0

I have an Elastic Search 5.2 cluster with 16 nodes (13 data nodes/3 master/24 GB RAM/12 GB Heap). I am performance testing a query and making 50 calls of a search query per second on the Elastic cluster. My query looks like the following -

{
    "query": {
        "bool": {
            "must": [
                {
                    "term": {
                        "cust_id": "AC-90-464690064500"
                    }
                },
                {
                    "range": {
                        "yy_mo_no": {
                            "gt": 201701,
                            "lte": 201710
                        }
                    }
                }
            ]
        }
    }
}

My index mapping is like the following -

cust_id      Keyword
smry_amt     Long
yy_mo_no     Integer    // doc_values enabled
mkt_id       Keyword
. . .
. . .
currency_cd  Keyword   // Total 10 field with 8 Keyword type

The index contains 200 million records and for each cust_id, there may be 100s of records. Index has 2 Replicas. The record size is under 100 bytes.

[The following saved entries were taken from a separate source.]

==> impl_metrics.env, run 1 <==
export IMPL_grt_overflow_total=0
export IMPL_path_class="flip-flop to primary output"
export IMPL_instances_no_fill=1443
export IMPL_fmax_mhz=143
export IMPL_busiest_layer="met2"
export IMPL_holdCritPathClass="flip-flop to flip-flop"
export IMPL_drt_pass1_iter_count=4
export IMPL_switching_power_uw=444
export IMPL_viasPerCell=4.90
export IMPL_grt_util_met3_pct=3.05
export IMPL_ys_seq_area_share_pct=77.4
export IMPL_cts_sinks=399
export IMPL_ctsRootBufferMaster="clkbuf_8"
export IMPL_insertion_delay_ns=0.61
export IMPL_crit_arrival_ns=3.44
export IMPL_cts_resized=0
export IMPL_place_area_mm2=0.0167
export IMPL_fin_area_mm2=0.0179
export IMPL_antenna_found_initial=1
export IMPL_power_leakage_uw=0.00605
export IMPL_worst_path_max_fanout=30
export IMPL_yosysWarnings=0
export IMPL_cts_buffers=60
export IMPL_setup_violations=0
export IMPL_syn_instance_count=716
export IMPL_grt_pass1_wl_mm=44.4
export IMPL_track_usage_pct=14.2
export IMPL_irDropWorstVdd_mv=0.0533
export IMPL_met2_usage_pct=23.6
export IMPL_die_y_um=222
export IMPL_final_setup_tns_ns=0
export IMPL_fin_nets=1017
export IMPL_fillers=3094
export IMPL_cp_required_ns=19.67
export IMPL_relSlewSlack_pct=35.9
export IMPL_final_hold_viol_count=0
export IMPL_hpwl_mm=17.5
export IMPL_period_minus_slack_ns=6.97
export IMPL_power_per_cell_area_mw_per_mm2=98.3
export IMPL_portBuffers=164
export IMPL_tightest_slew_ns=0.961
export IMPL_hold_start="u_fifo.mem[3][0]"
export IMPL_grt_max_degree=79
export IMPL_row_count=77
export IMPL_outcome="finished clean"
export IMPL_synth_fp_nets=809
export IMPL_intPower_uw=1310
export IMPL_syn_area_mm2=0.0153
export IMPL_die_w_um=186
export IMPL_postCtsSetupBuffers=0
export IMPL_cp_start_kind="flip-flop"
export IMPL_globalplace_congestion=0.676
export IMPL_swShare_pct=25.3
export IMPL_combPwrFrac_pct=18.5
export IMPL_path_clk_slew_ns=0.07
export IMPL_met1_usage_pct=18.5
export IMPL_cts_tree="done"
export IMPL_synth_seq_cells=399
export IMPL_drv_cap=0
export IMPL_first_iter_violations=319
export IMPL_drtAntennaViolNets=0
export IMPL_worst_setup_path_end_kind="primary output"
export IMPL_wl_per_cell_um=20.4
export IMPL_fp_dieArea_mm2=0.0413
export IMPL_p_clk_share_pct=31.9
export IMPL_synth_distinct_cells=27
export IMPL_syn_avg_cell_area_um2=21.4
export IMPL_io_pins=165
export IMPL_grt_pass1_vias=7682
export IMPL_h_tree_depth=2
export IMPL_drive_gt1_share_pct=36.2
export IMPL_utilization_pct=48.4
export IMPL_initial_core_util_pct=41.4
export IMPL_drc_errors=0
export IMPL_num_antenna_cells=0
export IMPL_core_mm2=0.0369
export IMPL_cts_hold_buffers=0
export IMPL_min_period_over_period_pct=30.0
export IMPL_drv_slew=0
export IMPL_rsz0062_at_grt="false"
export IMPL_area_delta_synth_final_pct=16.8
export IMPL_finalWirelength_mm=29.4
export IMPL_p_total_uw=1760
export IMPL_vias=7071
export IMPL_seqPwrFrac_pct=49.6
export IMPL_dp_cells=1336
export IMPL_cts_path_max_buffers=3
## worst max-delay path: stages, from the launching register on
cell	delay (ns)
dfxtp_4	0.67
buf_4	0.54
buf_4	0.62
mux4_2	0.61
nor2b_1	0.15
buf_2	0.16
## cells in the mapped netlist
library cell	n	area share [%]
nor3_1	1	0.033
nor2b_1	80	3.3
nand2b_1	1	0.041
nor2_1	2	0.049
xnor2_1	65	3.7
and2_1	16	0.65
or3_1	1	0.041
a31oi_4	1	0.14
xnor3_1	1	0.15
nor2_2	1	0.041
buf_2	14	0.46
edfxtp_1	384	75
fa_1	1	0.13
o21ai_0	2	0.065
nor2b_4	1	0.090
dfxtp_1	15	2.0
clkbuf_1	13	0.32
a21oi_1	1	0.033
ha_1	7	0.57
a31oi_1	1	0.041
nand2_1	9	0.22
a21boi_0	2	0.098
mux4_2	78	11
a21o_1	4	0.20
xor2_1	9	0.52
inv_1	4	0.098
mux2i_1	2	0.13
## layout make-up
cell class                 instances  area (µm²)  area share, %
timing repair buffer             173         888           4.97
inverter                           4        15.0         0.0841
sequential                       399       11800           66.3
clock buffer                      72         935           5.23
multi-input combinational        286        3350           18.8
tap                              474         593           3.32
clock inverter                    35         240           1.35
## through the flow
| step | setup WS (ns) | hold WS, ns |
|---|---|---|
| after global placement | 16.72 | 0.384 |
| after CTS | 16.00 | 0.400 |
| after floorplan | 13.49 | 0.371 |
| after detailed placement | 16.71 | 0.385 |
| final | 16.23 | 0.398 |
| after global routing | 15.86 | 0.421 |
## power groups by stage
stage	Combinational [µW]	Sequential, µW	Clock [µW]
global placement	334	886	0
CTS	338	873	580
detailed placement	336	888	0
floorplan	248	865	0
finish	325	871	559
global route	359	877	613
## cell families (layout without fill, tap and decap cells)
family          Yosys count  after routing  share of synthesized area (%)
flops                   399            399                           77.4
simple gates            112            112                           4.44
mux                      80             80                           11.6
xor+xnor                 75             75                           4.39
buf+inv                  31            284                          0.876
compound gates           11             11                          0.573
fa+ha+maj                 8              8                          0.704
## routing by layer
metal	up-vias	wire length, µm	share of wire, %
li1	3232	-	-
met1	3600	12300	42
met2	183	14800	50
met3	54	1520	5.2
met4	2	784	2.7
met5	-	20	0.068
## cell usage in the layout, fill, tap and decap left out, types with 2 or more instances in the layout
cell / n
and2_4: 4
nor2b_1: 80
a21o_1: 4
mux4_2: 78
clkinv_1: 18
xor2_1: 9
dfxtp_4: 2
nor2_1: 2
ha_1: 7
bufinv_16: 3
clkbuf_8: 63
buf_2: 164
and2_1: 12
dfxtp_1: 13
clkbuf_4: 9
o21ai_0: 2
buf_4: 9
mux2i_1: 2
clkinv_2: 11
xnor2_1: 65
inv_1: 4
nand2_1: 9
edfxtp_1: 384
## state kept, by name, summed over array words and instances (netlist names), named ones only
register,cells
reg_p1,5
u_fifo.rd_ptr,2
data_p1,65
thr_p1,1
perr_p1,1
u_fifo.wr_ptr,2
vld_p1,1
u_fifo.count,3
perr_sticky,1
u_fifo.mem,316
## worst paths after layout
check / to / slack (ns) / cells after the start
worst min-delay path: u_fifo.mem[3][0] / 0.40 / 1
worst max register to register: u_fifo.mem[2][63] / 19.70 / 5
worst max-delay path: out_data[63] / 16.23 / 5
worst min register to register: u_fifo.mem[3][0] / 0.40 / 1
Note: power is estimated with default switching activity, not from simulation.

When I run the performance test for 10 minutes, the query response and performance seems to be very slow. Upon investigating a bit more in details in Kibana monitoring tab, It appears that there is a lot of Garbage Collection activity happening (pls. see Image below) -

Garbage Collection While Range Search Operation

I have several question clouding in my mind. I did some research on Range queries but didn't find much on what can cause GC activity in scenarios similar to mine. I also research on Memory usage and GC activity, but most of Elastic documentation refers that young generation GC is normal while Indexing, while search activity mostly use the file system cache that OS maintains. Thats why, in the chart above, Heap is not much used since Search was using File System cache.

So -

  1. What might be causing the garbage collection to happen here ?
  2. The chart shows that the Heap is still available to Elastic Search, and Used Heap is still very less as compared to available. Then what is triggering GC ?
  3. Is the query type causing any internal data structure to be created that is getting disposed off, causing GC ?
  4. The CPU spike may be due to GC activity.
  5. Is there any other efficient way of running the Range query in Elastic Search pre 5.5 versions ?
  6. Profiling the query tells that Elastic is running a TermQuery and a BooleanQuery with the later is costing the most.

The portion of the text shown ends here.